Jon Randolph Haber1, Julia D Grant, Carolyn E Sartor, Laura B Koenig, Andrew Heath, Theodore Jacob.   

Abstract

The contention that Religion/Spirituality (R/S) influences the development of alcohol dependence (AD) is increasingly supported, but risk factors have not been adequately examined together with protective R/S factors so as to determine the nature and relative strength of these domains at different stages in the development of alcoholism. Secondary data analysis of a sample of 4,002 young adult female twins used conditional Cox proportional hazards survival models to examine three distinct stages in the development of alcoholism: years to initiation of drinking, years from first drink to at-risk drinking, and years from at-risk drinking to AD. Risk and protective factors from models of alcoholism etiology and studies of R/S dimensionality were modeled simultaneously as predictors of each discrete stage and compared.

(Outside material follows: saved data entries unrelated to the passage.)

==> src/rtl/cpu_pkg.sv <==
// Shared CPU control definitions: state codes, opcodes, Asel codes.
// Used by cpu_ctrl_fsm and the datapath.
package cpu_pkg;

  typedef enum logic [3:0] {
    ST_START  = 4'd0,
    ST_FETCH  = 4'd1,
    ST_DECODE = 4'd2,
    ST_LOAD   = 4'd8,
    ST_STORE  = 4'd9,
    ST_ADD    = 4'd10,
    ST_SUB    = 4'd11,
    ST_INPUT  = 4'd12,
    ST_JZ     = 4'd13,
    ST_JPOS   = 4'd14,
    ST_HALT   = 4'd15
  } state_t;

  localparam logic [2:0] OP_LOAD  = 3'b000;
  localparam logic [2:0] OP_STORE = 3'b001;
  localparam logic [2:0] OP_ADD   = 3'b010;
  localparam logic [2:0] OP_SUB   = 3'b011;
  localparam logic [2:0] OP_INPUT = 3'b100;
  localparam logic [2:0] OP_JZ    = 3'b101;
  localparam logic [2:0] OP_JPOS  = 3'b110;
  localparam logic [2:0] OP_HALT  = 3'b111;

  localparam logic [1:0] ASEL_ALU = 2'b00;
  localparam logic [1:0] ASEL_NIN = 2'b01;
  localparam logic [1:0] ASEL_MEM = 2'b10;

  function automatic state_t exec_state(
    input logic [2:0] op
  );
    state_t s;
    s = ST_HALT;
    unique case (op)
      OP_LOAD:  s = ST_LOAD;
      OP_STORE: s = ST_STORE;
      OP_ADD:   s = ST_ADD;
      OP_SUB:   s = ST_SUB;
      OP_INPUT: s = ST_INPUT;
      OP_JZ:    s = ST_JZ;
      OP_JPOS:  s = ST_JPOS;
      OP_HALT:  s = ST_HALT;
    endcase
    return s;
  endfunction

endpackage

==> src/rtl/enter_edge_det.sv <==
// Two-flop synchronizer for the operator enter strobe plus a
// rising-edge detector on the synchronized level.
module enter_edge_det (
  input  logic clock,
  input  logic reset,
  input  logic din,
  output logic rise
);

  logic s1;
  logic s2;
  logic s3;

  // Synchronize din and keep the previous synchronized value.
  always_ff @(posedge clock or posedge reset) begin
    if (reset) begin
      s1 <= 1'b0;
      s2 <= 1'b0;
      s3 <= 1'b0;
    end else begin
      s1 <= din;
      s2 <= s1;
      s3 <= s2;
    end
  end

  assign rise = s2 & ~s3;

endmodule

==> src/rtl/cpu_ctrl_fsm.sv <==
// Control unit of the simple 8-bit CPU: fetch/decode/execute FSM.
// Define ENTER_EDGE_EN for a synchronized, edge-triggered enter.
import cpu_pkg::*;

module cpu_ctrl_fsm #(
  parameter int OPC_W = 3
) (
  input  logic             clock,
  input  logic             reset,
  input  logic             enter,
  input  logic [OPC_W-1:0] IR75,
  input  logic             Aeq0,
  input  logic             Apos,
  output logic             IRload,
  output logic             PCload,
  output logic             JMPmux,
  output logic             Meminst,
  output logic             MemWr,
  output logic             Aload,
  output logic             Sub,
  output logic [1:0]       Asel,
  output logic             halt,
  output logic [3:0]       StateNo
);

  state_t state;
  logic   accept;

`ifdef ENTER_EDGE_EN
  logic enter_rise;

  enter_edge_det u_enter (
    .clock (clock),
    .reset (reset),
    .din   (enter),
    .rise  (enter_rise)
  );

  assign accept = (state == ST_INPUT) && enter_rise;
`else
  assign accept = (state == ST_INPUT) && enter;
`endif

  // State register: START, then fetch/decode/execute loop.
  always_ff @(posedge clock or posedge reset) begin
    if (reset) begin
      state <= ST_START;
    end else begin
      unique case (state)
        ST_START:  state <= ST_FETCH;
        ST_FETCH:  state <= ST_DECODE;
        ST_DECODE: state <= exec_state(IR75[2:0]);
        ST_INPUT:  state <= accept ? ST_FETCH : ST_INPUT;
        ST_HALT:   state <= ST_HALT;
        ST_LOAD,
        ST_STORE,
        ST_ADD,
        ST_SUB,
        ST_JZ,
        ST_JPOS:   state <= ST_FETCH;
        default:   state <= ST_START;
      endcase
    end
  end

  // Strobes decoded from state; jumps and INPUT also use live flags.
  always_comb begin
    IRload  = 1'b0;
    PCload  = 1'b0;
    JMPmux  = 1'b0;
    Meminst = 1'b0;
    MemWr   = 1'b0;
    Aload   = 1'b0;
    Sub     = 1'b0;
    Asel    = ASEL_ALU;
    halt    = 1'b0;
    unique case (state)
      ST_FETCH: begin
        IRload = 1'b1;
        PCload = 1'b1;
      end
      ST_DECODE: Meminst = 1'b1;
      ST_LOAD: begin
        Aload = 1'b1;
        Asel  = ASEL_MEM;
      end
      ST_STORE: begin
        Meminst = 1'b1;
        MemWr   = 1'b1;
      end
      ST_ADD: begin
        Meminst = 1'b1;
        Aload   = 1'b1;
      end
      ST_SUB: begin
        Meminst = 1'b1;
        Aload   = 1'b1;
        Sub     = 1'b1;
      end
      ST_INPUT: begin
        Asel  = ASEL_NIN;
        Aload = accept;
      end
      ST_JZ: begin
        JMPmux = 1'b1;
        PCload = Aeq0;
      end
      ST_JPOS: begin
        JMPmux = 1'b1;
        PCload = Apos;
      end
      ST_HALT: halt = 1'b1;
      default: ;
    endcase
  end

  assign StateNo = state;

endmodule

==> config.mk <==
export PLATFORM = sky130hd
export DESIGN_NAME = cpu_ctrl_fsm
export DESIGN_NICKNAME = d
export VERILOG_FILES = /design/src/rtl/cpu_pkg.sv /design/src/rtl/enter_edge_det.sv /design/src/rtl/cpu_ctrl_fsm.sv
export SDC_FILE = /design/constraint.sdc
export NUM_CORES = 1
export LEC_CHECK = 0
export ABC_AREA = 1
export BUFFER_PORTS_ARGS = -buffer_cell sky130_fd_sc_hd__buf_2
export CAP_MARGIN = 20
export CORE_AREA = 10 10 47 49
export CTS_CLUSTER_SIZE = 10
export DETAILED_ROUTE_END_ITERATION = 16
export DIE_AREA = 0 0 57 59
export REMOVE_ABC_BUFFERS = 1
export SETUP_SLACK_MARGIN = 0.4
export SLEW_MARGIN = 20
export SYNTH_ARGS = -nofsm -noshare
export SYNTH_HDL_FRONTEND = slang
export SYNTH_SLANG_ARGS = --single-unit
==> constraint.sdc <==
create_clock -name clock -period 1.1 [get_ports clock]
set_input_delay 0.11 -clock clock [delete_from_list [all_inputs] [get_ports clock]]
set_output_delay 0.11 -clock clock [all_outputs]
set_load 0.01 [all_outputs]
# Word-level counts from Yosys, hierarchy flattened

Memory sizes are Yosys's and may differ from the RTL's.
Index checks and enable logic that the tools add are counted.

Register bits after elaboration: 4
Bits in read-only memories: 24
Input bits: 8
Output and inout port bits: 14
Word-level logic and storage cells: 29
Memories kept: 1

Equality and inequality tests: 10
Mux-type cells: 11
Reductions and logical operators: 6

Memories:

| memory           | words | bits a word | rd ports | clocked after memory_dff | write ports | RTL line      | RTL |
|---|---|---|---|---|---|---|---|
| (name not given) | 8     | 3           | 1        | 0                        | 0           | cpu_pkg.sv:37 | `unique case (op)` |

Operator list:

| operator                                      | count |
|---|---|
| == test 4 bit, second input constant          | 8 |
| one-hot mux 4 bit (5 select lines)            | 1 |
| OR reduction 7 bit                            | 1 |
| two-way mux 1 bit                             | 6 |
| == test 4 x 1 -> 1 bit, second input constant | 1 |
| == test 4 x 2 -> 1 bit, second input constant | 1 |
| zero test 4 bit                               | 1 |
| two-way mux 4 bit                             | 1 |
| one-hot mux 2 bit (2 select lines)            | 1 |
| OR reduction 4 bit                            | 1 |
| one-hot mux 1 bit (3 select lines)            | 1 |
| OR reduction 3 bit                            | 1 |
| one-hot mux 1 bit (2 select lines)            | 1 |
| OR reduction 2 bit                            | 1 |
| logical AND 1 bit                             | 1 |

# Longest topological paths before layout

Gate-level depths: netlist of the first run.

Word-level depth: 4
Depth in mapped cells: 5
Depth with buffers taken out: 5

# Worst setup path after synthesis of the first run

OpenSTA, ideal clock, no wires.

Path kind: register -> output
From: register state[0], in the netlist StateNo[0]
To: output JMPmux
Arrival: 0.922 ns
Required time: 0.990 ns
Setup slack: 0.068 ns
Stages on the path, launching flop included: 5
Buffers on the path: 0
Cell sequence: dfrtp_1 -> inv_1 -> nor2_2 -> inv_1 -> a21oi_1

Longest elaborated chain between the ends: 3
Elaborated cells between the ends (all ways): 4
Classes of those cells: 2 x eq/ne; 1 x mux; 1 x reduce/logical

Ends and longest elaborated chain:

| what                                    | RTL line           | RTL |
|---|---|---|
| from (decl)                             | cpu_ctrl_fsm.sv:26 | `state_t state;` |
| from (signal assigned)                  | cpu_ctrl_fsm.sv:52 | `ST_DECODE: state <= exec_state(IR75[2:0]);` |
| from (signal assigned)                  | cpu_ctrl_fsm.sv:53 | `ST_INPUT: state <= accept ? ST_FETCH : ST_INPUT;` |
| == test 4 bit                           | cpu_ctrl_fsm.sv:77 | `unique case (state)` |
| OR reduction 2 bit (no source line) (*) | -                  |  |
| two-way mux 1 bit (*)                   | cpu_ctrl_fsm.sv:77 |  |
| to (decl)                               | cpu_ctrl_fsm.sv:16 | `output logic JMPmux,` |

Mark *: on every way between the ends. The rest lies on a longest branch, timed or not.

# Final worst setup path of the first run

From: register state[1], in the netlist StateNo[1]
To: output Aload

Longest elaborated chain between the ends: 3
Elaborated cells between the ends (all ways): 7
Classes of those cells: 4 x eq/ne; 1 x mux; 2 x reduce/logical

Ends and longest elaborated chain:

| what                                                                            | RTL line                               | RTL |
|---|---|---|
| == test 4 bit, on equally long branches                                         | cpu_ctrl_fsm.sv:77, cpu_ctrl_fsm.sv:41 |  |
| OR reduction 3 bit (no source line) / logical AND 1 bit (equally long branches) | -                                      |  |
| one-hot mux 1 bit (2 select lines) (*)                                          | cpu_ctrl_fsm.sv:77                     |  |
| to (decl)                                                                       | cpu_ctrl_fsm.sv:19                     | `output logic Aload,` |

Marks and branches as above.

==> results of run 1 <==
[placed cells by master, fill, tap and decap left out, types with 2 or more instances in the layout]
master,netlist,final
sky130_fd_sc_hd__nor2_1,4,4
sky130_fd_sc_hd__inv_1,9,6
sky130_fd_sc_hd__buf_6,0,10
sky130_fd_sc_hd__nand2_1,7,4
sky130_fd_sc_hd__buf_4,0,5
sky130_fd_sc_hd__clkbuf_4,0,3
sky130_fd_sc_hd__buf_2,0,17
sky130_fd_sc_hd__nand2_2,1,4
sky130_fd_sc_hd__nand3_1,13,7
sky130_fd_sc_hd__nor2_4,0,2
sky130_fd_sc_hd__nand3_2,0,5
sky130_fd_sc_hd__dfrtp_1,4,2
sky130_fd_sc_hd__inv_2,2,4
sky130_fd_sc_hd__dfrtp_2,0,2
[cells by family after synthesis]
family                 after synthesis  synth area share [%]
AND/OR/NAND/NOR                     28                 45.22
buffers and inverters               11                 14.35
flip-flops                           4                 34.78
AO/OA/AOI/OAI                        3                 5.650
[power by group]
part | switching (mW) | internal [mW] | total (mW)
clock network | 0.0556 | 0.122 | 0.177
logic | 0.0106 | 0.0117 | 0.0223
registers | 0 | 0.148 | 0.148
total | 0.0662 | 0.281 | 0.348
[Yosys cell counts]
cell and n:
sky130_fd_sc_hd__inv_1 9, sky130_fd_sc_hd__nand2_1 7, sky130_fd_sc_hd__nor2_1 4, sky130_fd_sc_hd__a21oi_1 1
sky130_fd_sc_hd__nand3_1 13, sky130_fd_sc_hd__dfrtp_1 4, sky130_fd_sc_hd__nor2_2 2, sky130_fd_sc_hd__inv_2 2
sky130_fd_sc_hd__nor3_1 1, sky130_fd_sc_hd__nand2_2 1, sky130_fd_sc_hd__o21ai_0 1, sky130_fd_sc_hd__o22ai_1 1
[per-layer routing]
metal | share of wire [%] | GRT usage, % | wire length, um | up-vias
met2 | 52 | 11.94 | 664 | 20
li1 | - | - | - | 219
met5 | 0 | 0 | 0 | -
met3 | 9.9 | 4.506 | 126 | 0
met1 | 38 | 7.341 | 481 | 201
met4 | 0 | 1.007 | 0 | 0
[path summary, 6_finish.rpt]
| kind | slack, ns | endpoint |
|---|---|---|
| max in group asynchronous | 0.62 | StateNo[2] |
| worst max-delay path | -0.24 | Aload |
| worst max register to register | -0.12 | StateNo[0] |
| worst min register to register | 0.59 | StateNo[0] |
| min in group asynchronous | 0.31 | StateNo[0] |
| worst min-delay path | 0.11 | StateNo[2] |
[through the flow]
step | setup TNS (ns) | hold slack, ns
global placement | 0 | -0.008228
global route | -3.218 | 0.1110
floorplan | 0 | -0.1239
detailed placement | 0 | -0.004576
CTS | -1.588 | 0.1018
finish | -2.202 | 0.1087
[final cells by class]
type / count / area share [%]
repair buffers: 33 / 38.36
multi-input cells: 31 / 32.09
flip-flops and latches: 4 / 16.05
inverters: 11 / 6.849
clock buffers: 3 / 3.523
well taps: 16 / 3.131
[timing repair]
action                                  CTS  global route
hold buffers                              1             0
gates resized for setup                  13            18
pin swaps                                 1             5
endpoints found under the setup margin   18            18
setup buffers                             6             2
endpoints found under the hold margin     4             0
[worst max-delay path: stages, from the launching register on]
cell and delay (ns):
sky130_fd_sc_hd__dfrtp_2 0.47, sky130_fd_sc_hd__nor2_4 0.21, sky130_fd_sc_hd__buf_4 0.14, sky130_fd_sc_hd__o21ai_1 0.05, sky130_fd_sc_hd__buf_2 0.14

Findings demonstrated that both risk factors and R/S variables influenced initiation of alcohol use; only R/S variables influenced subsequent progression to at-risk drinking; and risk factors primarily influenced further progression to AD. Protective factors (R/S variables being an exemplar) appeared to be critical determinants of intermediate-stage progression, thus suggesting that R/S factors and other psychosocial interventions might be particularly effective in delaying progression toward AD at this stage. In contrast, after the onset of at-risk drinking, the influence of (genetically based) risk factors appeared to accelerate AD regardless of most other influences. Thus, the timing of psychosocial interventions appears critical to their potency and impact. PsycINFO Database Record (c) 2013 APA, all rights reserved.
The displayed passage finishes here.